In our lab assay, DTPA was the most effective eluent in the extraction of Fe from the soil; however, the addition of A. retroflexus aqueous extract, used as a natural chelator-like agent, effectively increased the capability for Fe extraction. This effect is probably due to the chelating compounds (e.g., organic acids, aminoacids, bioregulator-like substances, siderophores) released by the Amaranthus spp. tissues during the maceration process. Previous research performed by Matocha (Citation1984), Matocha and Pennington (Citation1982), and Mostaghimi and Matocha (Citation1988), investigated the concept of “Plant-Complexed-Fe.” These authors showed that soil-incorporated Amaranthus spp. residues mixed with a Fe inorganic salt were more effective than Fe-EDDHA in reducing Fe chlorosis and increasing plant dry matter and grain yields in sorghum plants grown on severely Fe-deficient soil. In addition, results obtained by Goos et al. (Citation2001) confirmed that when A. retroflexus tissues were mixed with FeSO4 and incubated in an alkaline soil, Fe solubility increased more than that with FeSO4 or pigweed alone. This effect appeared to be fairly persistent, (up to 4 weeks), suggesting that the increased availability of complexed Fe in the soil volume colonized by roots may contribute to Fe uptake. Although the ability of the vegetal extract to solubilize Fe in the soil was relatively low, it should be considered that fruit trees have low Fe requirements. For instance, Abadía et al. (Citation2004) reported that Fe requirements in mature peach trees range between 1 and 2 g of Fe per tree per year. For kiwifruit, total removal of Fe in fruits was estimated around 160 g ha−1 for a fruit load of 30 t ha−1, and for several flesh fruit crops, Fe removals ranged between 1 and 10 g t−1 of harvested yield (Tagliavini et al. Citation2000b). Thus, even low but constant amounts of soluble Fe in the rhizosphere can fulfil plant needs.
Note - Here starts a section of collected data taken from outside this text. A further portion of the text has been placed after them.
### config.mk
export PLATFORM = sky130hd
export DESIGN_NAME = fetch_ifid_stage
export DESIGN_NICKNAME = d
export VERILOG_FILES = /design/src/rtl/fetch_ifid_stage_pkg.sv /design/src/rtl/fetch_ifid_stage_halt_drain_fsm.sv /design/src/rtl/fetch_ifid_stage.sv
export SDC_FILE = /design/constraint.sdc
export NUM_CORES = 1
export LEC_CHECK = 0
export CAP_MARGIN = 10
export CORE_ASPECT_RATIO = 0.5
export CORE_UTILIZATION = 50
export DETAILED_ROUTE_END_ITERATION = 6
export HOLD_SLACK_MARGIN = 0.12
export PLACE_DENSITY_LB_ADDON = 0.05
export SLEW_MARGIN = 20
export SYNTH_ARGS = -nofsm -noshare
export SYNTH_HDL_FRONTEND = slang
export SYNTH_SLANG_ARGS = --single-unit
### constraint.sdc
create_clock -name CLK -period 4.3 [get_ports CLK]
set_input_delay 0.43 -clock CLK [delete_from_list [all_inputs] [get_ports CLK]]
set_output_delay 0.43 -clock CLK [all_outputs]
set_load 0.01 [all_outputs]
### src/rtl/fetch_ifid_stage_pkg.sv
// Shared fetch/IF-ID definitions: halt FSM state encoding, NOP, PC step, IF/ID record.
// Latency: n/a (types and constants only).
// Backpressure: n/a.
package fetch_ifid_stage_pkg;

    typedef enum logic [1:0] {
        ST_RUN    = 2'd0,
        ST_DRAIN  = 2'd1,
        ST_HALTED = 2'd2
    } fsm_state_t;

    // addi x0, x0, 0 -- also used by ID/EX and the hazard unit for bubbles
    localparam logic [31:0] NOP_INST = 32'h0000_0013;
    localparam logic [31:0] PC_INC   = 32'd4;

    // Drain counter width; covers DRAIN_CYCLES up to 15
    localparam int CNT_W = 4;

    typedef struct packed {
        logic [31:0] pc;
        logic [31:0] add_pc;
        logic [31:0] inst;
        logic        vld;
    } ifid_t;

    function automatic ifid_t ifid_bubble();
        ifid_t b;
        b.pc     = 32'd0;
        b.add_pc = 32'd0;
        b.inst   = NOP_INST;
        b.vld    = 1'b0;
        return b;
    endfunction

endpackage

### src/rtl/fetch_ifid_stage_halt_drain_fsm.sv
// Halt-drain FSM: accepts a decoded halt, waits DRAIN_CYCLES edges, then raises HALT.
// Latency: HALT rises exactly DRAIN_CYCLES edges after acceptance when no stall intervenes.
// Backpressure: STALL freezes the drain counter; FLUSH in DRAIN cancels the halt.
// Ports: CLK/RSTn; stall, flush, halt_req, valid_ifid in; state, halt (registered),
//        halt_acc (combinational acceptance strobe) out.
module halt_drain_fsm
    import fetch_ifid_stage_pkg::*;
#(
    parameter int DRAIN_CYCLES = 4
) (
    input  logic       CLK,
    input  logic       RSTn,
    input  logic       stall,
    input  logic       flush,
    input  logic       halt_req,
    input  logic       valid_ifid,
    output fsm_state_t state,
    output logic       halt,
    output logic       halt_acc
);

    logic [CNT_W-1:0] drain_cnt;

    // A halt only counts when it sits in a live IF/ID slot and nothing outranks it
    assign halt_acc = (state == ST_RUN) && halt_req && valid_ifid && !flush && !stall;

    always_ff @(posedge CLK or negedge RSTn) begin
        if (!RSTn) begin
            state     <= ST_RUN;
            drain_cnt <= '0;
            halt      <= 1'b0;
        end else begin
            case (state)
                ST_RUN: begin
                    if (halt_acc) begin
                        state     <= ST_DRAIN;
                        drain_cnt <= CNT_W'(DRAIN_CYCLES - 1);
                    end
                end
                ST_DRAIN: begin
                    // An older branch resolving in EX squashes the halt itself
                    if (flush) begin
                        state     <= ST_RUN;
                        drain_cnt <= '0;
                    end else if (!stall) begin
                        if (drain_cnt == '0) begin
                            state <= ST_HALTED;
                            halt  <= 1'b1;
                        end else begin
                            drain_cnt <= drain_cnt - CNT_W'(1);
                        end
                    end
                end
                ST_HALTED: begin
                    // terminal until reset
                end
                default: begin
                    state <= ST_RUN;
                end
            endcase
        end
    end

endmodule

### src/rtl/fetch_ifid_stage.sv
// Instruction fetch + IF/ID register: owns the PC, drives IMEM, latches PC/PC+4/inst.
// Latency: fetch to IF/ID output is 1 cycle; IMEM read is combinational on I_MEM_ADDR.
// Backpressure: STALL holds PC and IF/ID; FLUSH redirects and bubbles; halt drains then stops.
// Ports: CLK, RSTn; I_MEM_DI/I_MEM_ADDR/I_MEM_CSN to IMEM; STALL, FLUSH, REDIRECT_PC,
//        HALT_REQ control in; PC_IFID, ADD_PC_IFID, INST_IFID, VALID_IFID, HALT out.
// Optional: define FETCH_CNT_EN to add FETCH_CNT, a count of normal fetches.
module fetch_ifid_stage
    import fetch_ifid_stage_pkg::*;
#(
    parameter logic [31:0] RESET_PC     = 32'h0000_0000,
    parameter int          IMEM_AW      = 12,
    parameter int          DRAIN_CYCLES = 4
) (
    input  logic               CLK,
    input  logic               RSTn,
    input  logic [31:0]        I_MEM_DI,
    input  logic               STALL,
    input  logic               FLUSH,
    input  logic [31:0]        REDIRECT_PC,
    input  logic               HALT_REQ,
    output logic [IMEM_AW-1:0] I_MEM_ADDR,
    output logic               I_MEM_CSN,
    output logic [31:0]        PC_IFID,
    output logic [31:0]        ADD_PC_IFID,
    output logic [31:0]        INST_IFID,
    output logic               VALID_IFID,
    output logic               HALT
`ifdef FETCH_CNT_EN
    ,
    output logic [31:0]        FETCH_CNT
`endif
);

    fsm_state_t  state;
    logic        halt_acc;
    logic [31:0] pc;
    logic [31:0] pc_next_seq;
    ifid_t       ifid;
    logic        do_fetch;

    halt_drain_fsm #(
        .DRAIN_CYCLES (DRAIN_CYCLES)
    ) u_halt_drain_fsm (
        .CLK        (CLK),
        .RSTn       (RSTn),
        .stall      (STALL),
        .flush      (FLUSH),
        .halt_req   (HALT_REQ),
        .valid_ifid (ifid.vld),
        .state      (state),
        .halt       (HALT),
        .halt_acc   (halt_acc)
    );

    assign pc_next_seq = pc + PC_INC;   // wraps modulo 2^32
    assign do_fetch    = (state == ST_RUN) && !FLUSH && !STALL && !halt_acc;

    always_ff @(posedge CLK or negedge RSTn) begin
        if (!RSTn) begin
            pc   <= RESET_PC;
            ifid <= ifid_bubble();
        end else begin
            case (state)
                ST_RUN: begin
                    if (FLUSH) begin
                        pc   <= REDIRECT_PC;
                        ifid <= ifid_bubble();
                    end else if (STALL) begin
                        // hold PC and IF/ID
                    end else if (halt_acc) begin
                        // PC stays on the instruction after the halt
                        ifid <= ifid_bubble();
                    end else begin
                        ifid.pc     <= pc;
                        ifid.add_pc <= pc_next_seq;
                        ifid.inst   <= I_MEM_DI;
                        ifid.vld    <= 1'b1;
                        pc          <= pc_next_seq;
                    end
                end
                ST_DRAIN: begin
                    // IF/ID is already a bubble from the acceptance edge
                    if (FLUSH) begin
                        pc <= REDIRECT_PC;
                    end
                end
                default: begin
                    // HALTED: everything frozen
                end
            endcase
        end
    end

`ifdef FETCH_CNT_EN
    logic [31:0] fetch_cnt;

    always_ff @(posedge CLK or negedge RSTn) begin
        if (!RSTn) begin
            fetch_cnt <= 32'd0;
        end else if (do_fetch) begin
            fetch_cnt <= fetch_cnt + 32'd1;
        end
    end

    assign FETCH_CNT = fetch_cnt;
`else
    logic unused_fetch;
    assign unused_fetch = do_fetch;
`endif

    assign I_MEM_ADDR  = pc[IMEM_AW-1:0];
    assign I_MEM_CSN   = (state != ST_RUN);
    assign PC_IFID     = ifid.pc;
    assign ADD_PC_IFID = ifid.add_pc;
    assign INST_IFID   = ifid.inst;
    assign VALID_IFID  = ifid.vld;

endmodule
==> results of run 1 <==
[routing by layer]
layer | GRT usage, % | share of wire (%) | up-vias
li1 | - | - | 2572
met1 | 39.7 | 45 | 2809
met2 | 44.8 | 45 | 261
met3 | 7.10 | 8.3 | 22
met4 | 7.24 | 1.2 | 0
met5 | 0 | 0 | -
[cells by family after synthesis]
family	Yosys count	share of synthesized area [%]
and+or+nand+nor	207	17.4
AOI/OAI and AO/OA	175	20.4
DFF	134	53.3
buffers and inverters	79	5.80
xor gates and xnor gates	11	1.53
muxes	6	1.03
adders and majority gates	3	0.596
[report_power, final]
| part | switching [W] | internal, W |
|---|---|---|
| Sequential | 0.0000196 | 0.00129 |
| Clock | 0.000559 | 0.000900 |
| Combinational | 0.0000962 | 0.000129 |
| Total | 0.000675 | 0.00232 |
[through the flow]
step	instance area (um^2)	hold slack [ns]	util, %	std cells
2_1_floorplan	6290	0.134	-	615
3_3_place_gp	8070	0.449	67.0	903
3_5_place_dp	8070	0.454	67.0	903
4_1_cts	8660	0.185	71.9	935
5_1_grt	8670	0.233	71.9	935
6_report	8670	0.139	71.9	935
[worst paths after layout]
| check | from | end | slack, ns | depth (start not counted) |
|---|---|---|---|---|
| worst min-delay path | RSTn | ADD_PC_IFID[6] | 0.14 | 1 |
| worst max-delay path | pc[4] | pc[31] | 1.57 | 4 |
| worst max register to register | pc[4] | pc[31] | 1.57 | 4 |
| worst min register to register | PC_IFID[19] | PC_IFID[19] | 0.47 | 2 |
| min in group CLK | PC_IFID[19] | PC_IFID[19] | 0.47 | 2 |
| max in group asynchronous | RSTn | ADD_PC_IFID[30] | 3.20 | 2 |
[area by class of cell]
cell class | instances | area, um^2 | share of cell area, %
flip-flops and latches | 134 | 3360 | 38.7
repair buffers | 190 | 1880 | 21.6
inverters | 12 | 45.0 | 0.520
well taps | 165 | 206 | 2.38
clock buffers | 21 | 470 | 5.43
clock inverters | 11 | 124 | 1.43
multi-input cells | 402 | 2590 | 29.9
[worst register-to-register path: stages (launching register included)]
cell,delay (ns)
dfrtp_1,0.58
nand3_1,0.43
or4_1,0.90
or4b_4,0.63
o311ai_1,0.09
[registers in the layout (all words and copies together), names as in the netlist]
register and count:
u_halt_drain_fsm.drain_cnt 4, u_halt_drain_fsm.state 2, ADD_PC_IFID 30, u_halt_drain_fsm.halt 1, VALID_IFID 1, PC_IFID 32, pc 32, INST_IFID 32
[cell usage in the layout (no fill, tap or decap), types with 5 or more instances in the layout]
cell type | synthesis | routed
o2bb2ai_1 | 5 | 5
inv_1 | 12 | 12
xnor2_1 | 10 | 10
or4_1 | 17 | 17
nor4_1 | 8 | 7
o21ai_0 | 33 | 33
clkdlybuf4s50_1 | 0 | 178
a21oi_1 | 14 | 14
clkbuf_16 | 0 | 17
buf_4 | 15 | 11
a32oi_1 | 9 | 9
nand2_1 | 77 | 77
dfrtp_1 | 131 | 131
nand4_1 | 19 | 19
o211ai_1 | 29 | 29
nand3_1 | 23 | 23
and3_1 | 8 | 8
a22oi_1 | 12 | 12
nor2_1 | 15 | 14
a22o_1 | 47 | 47
nor3_1 | 14 | 14
==> run summary, run 1 <==
outcome -> finished, final reports clean
Yosys cell types -> 56
Crit path largest cell delay -> 0.90 ns
Rows -> 28
DR vias/cell -> 6.06
clk sinks -> 134
Worst slew margin -> 35.7%
# setup viols final -> 0
CP max stage cell -> or4_1
CP Launch Type -> register
Post-Place Worst Slack -> 1.42 ns
Max H-tree Level -> 4
Die Y -> 81.3 um
delay-heaviest family, CP -> simple AND/OR/NAND/NOR gates
drt pass-1 iters -> 4
vias -> 5664
Post-Syn Nets -> 687
share of async-settable or async-resettable flops after synthesis -> 100%
Initial Util -> 52.2%
Worst Skew -> 0.00791 ns
Post-synth EDFFs -> 0
#FFs+latches synth -> 134
kind of critical path -> register to register
Peak VDD IR -> 0.000254 V
cells after synthesis -> 615
initial antenna violation count -> 0
warnings from Yosys -> 0
leading area contributor after synthesis -> dfrtp_1
final net count -> 829
Fillers -> 913
routed wire length -> 18100 um
Seq/Total Area, Yosys -> 53.3%
Final ANT Viol Nets -> 0
# resized after CTS -> 0
top cells by area, synth -> dfrtp_1 52%, a22o_1 6.5%, nand2_1 4.6%, o211ai_1 3.5%, o21ai_0 2.6%
Syn-to-layout area delta -> 37.7%
max-cap viol count -> 0
final max-slew violation count -> 0
setup TNS -> 0 ns
required arrival time at the worst endpoint -> 4.61 ns
DP HPWL -> 12100 um
routed len/inst -> 19.3 um
unrepaired setup endpoints after global routing -> false
# hold bufs at CTS -> 0
top cells by count, synth -> 131 x dfrtp_1, 77 x nand2_1, 47 x a22o_1
GP Congestion -> 0.826
CP cell instances -> nand3_1 > or4_1 > or4b_4 > o311ai_1
Synth top area share -> 52.1%
most frequent cell after synthesis -> dfrtp_1
fraction of layout cells with a size suffix above 1 -> 7.92%
slew at the pin closest to its max-slew limit -> 0.965 ns
clock buffer count from CTS -> 17
final worst setup slack -> 1.57 ns
Mapped Avg Cell Area -> 10.2 um^2
DRC Markers -> 0
Pwr Total -> 0.00300 W
Port Buf Inserts -> 179
Critical path buffers and inverters -> 0
antenna cells -> 0
worst skew pair latency -> 0.42 ns
pin count of the biggest net entering global routing -> 108
Synth Cell Area -> 0.00629 mm^2
post-CTS setup buffers -> 0
die footprint -> 0.0131 mm^2
Fmax -> 366 MHz
Worst Setup End Kind -> register
GRT Overall Usage -> 28.5%
post-route minimum period -> 2.73 ns
Worst-path clk slew -> 0.06 ns
core area -> 0.0121 mm^2
final hold violation count -> 0
DR iter-0 viols -> 558
Pwr per Cell Area -> 346 mW/mm^2
clock root cell -> clkbuf_16
CTS Buffer Depth -> 2
gr ovfl total -> 0
Tightest Hold Check Type -> primary input to asynchronous set/reset pin
Critical Path Fanout Max -> 17
global-route wire length before repair -> 28700 um
CTS tree -> done
final period utilization -> 63.6%
die width -> 161 um
WP data arrival -> 3.05 ns
ys flop type -> dfrtp_1
number of global-route vias before repair -> 5478
# IOs -> 180
Pleak -> 3.64 nW
(Power assumes the default switching activity.)
==> run 2, diff against run 1 <==
CORE_UTILIZATION = 48   (was 50)
clock period = 2.7 ns   (was 4.3 ns; I/O delays follow)
==> run summary, run 2 (synthesis gave the netlist of run 1 again) <==
outcome -> finished, final reports clean
drt pass-1 iters -> 5 (+1)
kind of critical path -> register to register
fraction of layout cells with a size suffix above 1 -> 10.1% (+2.2 points)
die width -> 164 um (+2.0%)
Post-Place Worst Slack -> 0.239 ns (-1.18 ns)
Cells after DPL -> 928 (+2.8%)
commonest non-fill, non-tap cell in the layout -> clkdlybuf4s50_1
footprint of the multi-input gates -> 0.00258 mm^2 (-0.24%)
Final ANT Viol Nets -> 0 (unchanged)
clk sinks -> 134 (unchanged)
CTS tree -> done
GRT Overall Usage -> 27.9% (-0.55 points)
DP Area -> 0.00825 mm^2 (+2.2%)
Peak VDD IR -> 0.000381 V (+50%)
unrepaired setup endpoints after global routing -> false
setup TNS -> 0 ns (unchanged)
antenna cells -> 0 (unchanged)
final period utilization -> 92.6% (+29 points)
Worst Setup End Kind -> register
Worst slew margin -> 39.6% (+3.9 points)
clock buffer count from CTS -> 17 (unchanged)
Max H-tree Level -> 4 (unchanged)
clock root cell -> clkbuf_16
final worst setup slack -> 0.199 ns (-1.37 ns)
final net count -> 850 (+2.5%)
# IOs -> 180 (unchanged)
die footprint -> 0.0136 mm^2 (+4.1%)
number of global-route vias before repair -> 5551 (+1.3%)
Die Y -> 83.0 um (+2.0%)
initial antenna violation count -> 0 (unchanged)
DP HPWL -> 12700 um (+5.0%)
Fmax -> 400 MHz (+9.3%)
WP data arrival -> 2.79 ns (-0.26 ns)
# hold bufs at CTS -> 1 (+1)
commonest non-fill, non-tap cells in the layout -> 178 x clkdlybuf4s50_1, 131 x dfrtp_1, 77 x nand2_1
core area -> 0.0127 mm^2 (+5.7%)
# resized after CTS -> 0 (unchanged)
pin count of the biggest net entering global routing -> 66 (-39%)
Final Cell Area -> 0.00886 mm^2 (+2.2%)
Rows -> 29 (+3.6%)
CTS Buffer Depth -> 2 (unchanged)
max-cap viol count -> 0 (unchanged)
DRC Markers -> 0 (unchanged)
gr ovfl total -> 0 (unchanged)
Final Core Density -> 69.6% (-2.4 points)
Fillers -> 978 (+7.1%)
vias -> 5731 (+1.2%)
Worst-path clk slew -> 0.06 ns (about the same)
final max-slew violation count -> 0 (unchanged)
post-route minimum period -> 2.50 ns (-0.233 ns)
worst skew pair latency -> 0.41 ns (about the same)
Tightest Hold Check Type -> primary input to register
Syn-to-layout area delta -> 40.8%
required arrival time at the worst endpoint -> 2.99 ns (-1.62 ns)
slew at the pin closest to its max-slew limit -> 0.906 ns (-0.0584 ns)
Pleak -> 3.75 nW (+3.1%)
CP Launch Type -> register
GP Congestion -> 0.832 (+0.79%)
DR iter-0 viols -> 556 (-0.36%)
Initial Util -> 49.4% (-2.8 points)
Critical Path Fanout Max -> 16 (-1)
routed wire length -> 18500 um (+2.5%)
register cell area after layout -> 0.00336 mm^2 (unchanged)
final hold violation count -> 0 (unchanged)
final cell count without fillers -> 960 (+2.7%)
DR vias/cell -> 5.97 (-1.5%)
# setup viols final -> 0 (unchanged)
routed len/inst -> 19.3 um (-0.15%)
Port Buf Inserts -> 179 (unchanged)
global-route wire length before repair -> 29300 um (+2.3%)
Worst Skew -> 0.0113 ns (+0.00336 ns)
post-CTS setup buffers -> 0 (unchanged)
Pwr per Cell Area -> 546 mW/mm^2 (+58%)
[run 2: worst paths after layout]
path	startpoint	end	slack, ns	depth (start not counted)
setup / recovery	pc[3]	pc[22]	0.20	5
hold / removal	I_MEM_DI[4]	INST_IFID[4]	0.40	2
setup reg to reg	pc[3]	pc[22]	0.20	5
hold reg to reg	PC_IFID[18]	PC_IFID[18]	0.46	2
max in group asynchronous	RSTn	INST_IFID[0]	1.50	3
min in group asynchronous	RSTn	INST_IFID[6]	0.41	2
[run 2: layer usage]
layer | global-route usage [%] | vias to the layer above | part of all wire, %
li1 | - | 2614 | -
met1 | 40.7 | 2835 | 46
met2 | 42.5 | 256 | 45
met3 | 4.90 | 26 | 7.9
met4 | 8.67 | 0 | 1.1
met5 | 0 | - | 0
[run 2: power breakdown]
part	internal, W	total, W	switching (W)
Combinational	0.000214	0.000370	0.000156
Sequential	0.00206	0.00209	0.0000300
Clock	0.00146	0.00238	0.000922
[run 2: final cells by class]
| type | count | area share [%] |
|---|---|---|
| clock buffers | 17 | 4.80 |
| clock inverters | 14 | 1.99 |
| inverters | 12 | 0.508 |
| multi-input cells | 402 | 29.2 |
| flip-flops and latches | 134 | 37.9 |
| well taps | 170 | 2.40 |
| repair buffers | 211 | 23.3 |
[run 2: per-stage QoR]
step / total power, W / hold WS [ns]
CTS: 0.00486 / 0.400
global placement: 0.00249 / 0.303
finish: 0.00484 / 0.403
detailed placement: 0.00249 / 0.303
global route: 0.00499 / 0.429
floorplan: 0.00222 / -0.0256
[run 2: worst max-delay path: stages, from the launching register on]
cell and delay, ns:
dfrtp_1 0.42, ha_1 0.34, nand2_1 0.19, or4_1 0.73
or2_1 0.35, a311o_1 0.35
On the other hand, the rate of Fe applied with the A. retroflexus tissues (total of 22.7 mg Fe plant−1 in 2 years in the case of the extract HR) is quite low and the contribution to Fe soil availability was probably negligible. The effectiveness of the A. retroflexus aqueous extract was positively related to the rate of application (in potted conditions). In the same experiment, the addition of FeSO4 to the A. retroflexus aqueous extract did not improve Fe tree nutrition compared to the extract alone. We enriched the aqueous extract with an exogenous source of Fe with the aim of promoting a weak linkage between Fe and organic compounds released by plant tissues, similar to a natural chelating effect. It is possible that A. retroflexus aqueous extract solubilized enough Fe from soil to make the addition of the Fe salt irrelevant for root uptake. However, in field conditions, the effectiveness of the A. retroflexus was improved when enriched with the inorganic Fe salt, probably because the synergic effect was pronounced in soil with a limited availability of Fe (9 mg kg−1). Another explanation may be related to the soil calcium carbonate (CaCO3) concentration. In potted conditions the amount of soil CaCO3 was much higher than in field conditions and it probably contributed to insolubilize the Fe added as an inorganic source in the aqueous extract.
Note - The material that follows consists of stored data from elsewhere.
**src/rtl/spart_rx_ctrl.sv**
```systemverilog
// Receive-side control for the SPART: baud tick generator, RDA edge capture,
// a small receive FIFO and the processor register interface.
module spart_rx_ctrl #(
   parameter int          DEPTH     = 4,
   parameter logic [15:0] RESET_DIV = 16'd162
) (
   input  logic       clk,
   input  logic       rst,
   input  logic       iocs,
   input  logic       iorw,
   input  logic [1:0] ioaddr,
   input  logic [7:0] databus_in,
   output logic [7:0] databus_out,
   input  logic [7:0] rec_buff,
   input  logic       RDA,
   output logic       rxEnable,
   output logic       rx_avail,
   output logic       overrun
);

   localparam int AW = $clog2(DEPTH);
   localparam logic [AW:0]   FULL = (AW+1)'(DEPTH);
   localparam logic [AW:0]   CONE = (AW+1)'(1);
   localparam logic [AW-1:0] PONE = AW'(1);

   logic [7:0]    divLo_q, divHi_q;
   logic [15:0]   cnt_q;
   logic          rda_q;
   logic          overrun_q;
   logic [AW-1:0] wrPtr_q, rdPtr_q;
   logic [AW:0]   count_q;
   logic [7:0]    mem [DEPTH];

   logic          popReq, statusRd, divLoWr, divHiWr;
   logic          push, pushEff, popEff, drop;
   logic [15:0]   div;
   logic [AW:0]   count_d;
   logic          overrun_d;

   assign popReq   = iocs & iorw & (ioaddr == 2'b00);
   assign statusRd = iocs & iorw & (ioaddr == 2'b01);
   assign divLoWr  = iocs & ~iorw & (ioaddr == 2'b10);
   assign divHiWr  = iocs & ~iorw & (ioaddr == 2'b11);
   assign div      = {divHi_q, divLo_q};

   // A full FIFO still accepts a push when a real pop frees a slot on the same edge.
   assign push    = RDA & ~rda_q;
   assign popEff  = popReq & (count_q != '0);
   assign pushEff = push & ((count_q != FULL) | popEff);
   assign drop    = push & ~pushEff;

   always_comb begin
      count_d = count_q;
      case ({pushEff, popEff})
         2'b10:   count_d = count_q + CONE;
         2'b01:   count_d = count_q - CONE;
         default: count_d = count_q;
      endcase
   end

   // Set wins over the clear-on-status-read.
   always_comb begin
      overrun_d = overrun_q;
      if (drop)
         overrun_d = 1'b1;
      else if (statusRd)
         overrun_d = 1'b0;
   end

   // Baud counter reloads with the full new divisor on the edge of either byte write.
   always_ff @(posedge clk or posedge rst) begin
      if (rst) begin
         divLo_q <= RESET_DIV[7:0];
         divHi_q <= RESET_DIV[15:8];
         cnt_q   <= RESET_DIV;
      end else if (divLoWr) begin
         divLo_q <= databus_in;
         cnt_q   <= {divHi_q, databus_in};
      end else if (divHiWr) begin
         divHi_q <= databus_in;
         cnt_q   <= {databus_in, divLo_q};
      end else if (div == 16'd0) begin
         cnt_q <= 16'd0;
      end else if (cnt_q <= 16'd1) begin
         cnt_q <= div;
      end else begin
         cnt_q <= cnt_q - 16'd1;
      end
   end

   always_ff @(posedge clk or posedge rst) begin
      if (rst) begin
         rda_q     <= 1'b0;
         overrun_q <= 1'b0;
         wrPtr_q   <= '0;
         rdPtr_q   <= '0;
         count_q   <= '0;
      end else begin
         rda_q     <= RDA;
         overrun_q <= overrun_d;
         count_q   <= count_d;
         if (pushEff)
            wrPtr_q <= wrPtr_q + PONE;
         if (popEff)
            rdPtr_q <= rdPtr_q + PONE;
      end
   end

   // Storage is left uninitialised; reset only clears the pointers and count.
   always_ff @(posedge clk) begin
      if (pushEff)
         mem[wrPtr_q] <= rec_buff;
   end

   always_comb begin
      databus_out = 8'h00;
      if (iocs && iorw) begin
         case (ioaddr)
            2'b00:   databus_out = (count_q != '0) ? mem[rdPtr_q] : 8'h00;
            2'b01:   databus_out = {overrun_q, 2'b00, 5'(count_q)};
            default: databus_out = 8'h00;
         endcase
      end
   end

   assign rxEnable = (cnt_q == 16'd1);
   assign rx_avail = (count_q != '0);
   assign overrun  = overrun_q;

endmodule

```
As expected, the application of FeSO4 alone did not improve Fe nutrition of pear trees. There is a body of literature focusing on the use of inorganic Fe-salts to overcome Fe deficiencies in crops. Although soluble inorganic Fe-salts are a cheap source of Fe, their supply to the soil is quite inefficient and has scarce agronomic value, especially in high pH (e.g., calcareous) soils, even when high rates are applied, due to the rapid transformation of most of the applied Fe into highly insoluble compounds such as Fe(III)-hydroxides (Tagliavini et al. Citation2000a). The beneficial effects on Fe nutrition induced by soil-applied A. retroflexus (HR and HR in combination with Fe-salt) and Fe-chelate led to an increase in total potted plant dry weight. After two years of the experiment the main contribution to total plant dry biomass was observed in the canopies (shoots, leaves and trunk) while no differences were observed in plant root dry weight. These observations are in agreement with results obtained in peach by Shi et al. (Citation1993) and grapevine by Kosegarten et al. (2002), who reported that insufficient soil Fe supply impaired shoot growth more than root growth. Leaf nutrient concentrations were in the range considered optimal for the cv. Abbé Fétel in the area of our study (Toselli et al. Citation2002), with the exception of N and Cu, the concentrations of which were sub-optimal in the young plants. The low leaf N concentration could be explained by the timing of leaf sampling, which occurred at the end of the trial, in mid-autumn, when this nutrient was partially translocated from the leaves to the perennial organs through the phloem. However, the highest leaf N and K concentrations were measured in plants fertigated with the highest rate of aqueous extract of A. retroflexus. We believe that the amounts of nutrients available for plant uptake applied as fresh vegetal material were quite low. In addition, those nutrients were in an organic form, for which mineralization, release time and availability for plant uptake are unknown.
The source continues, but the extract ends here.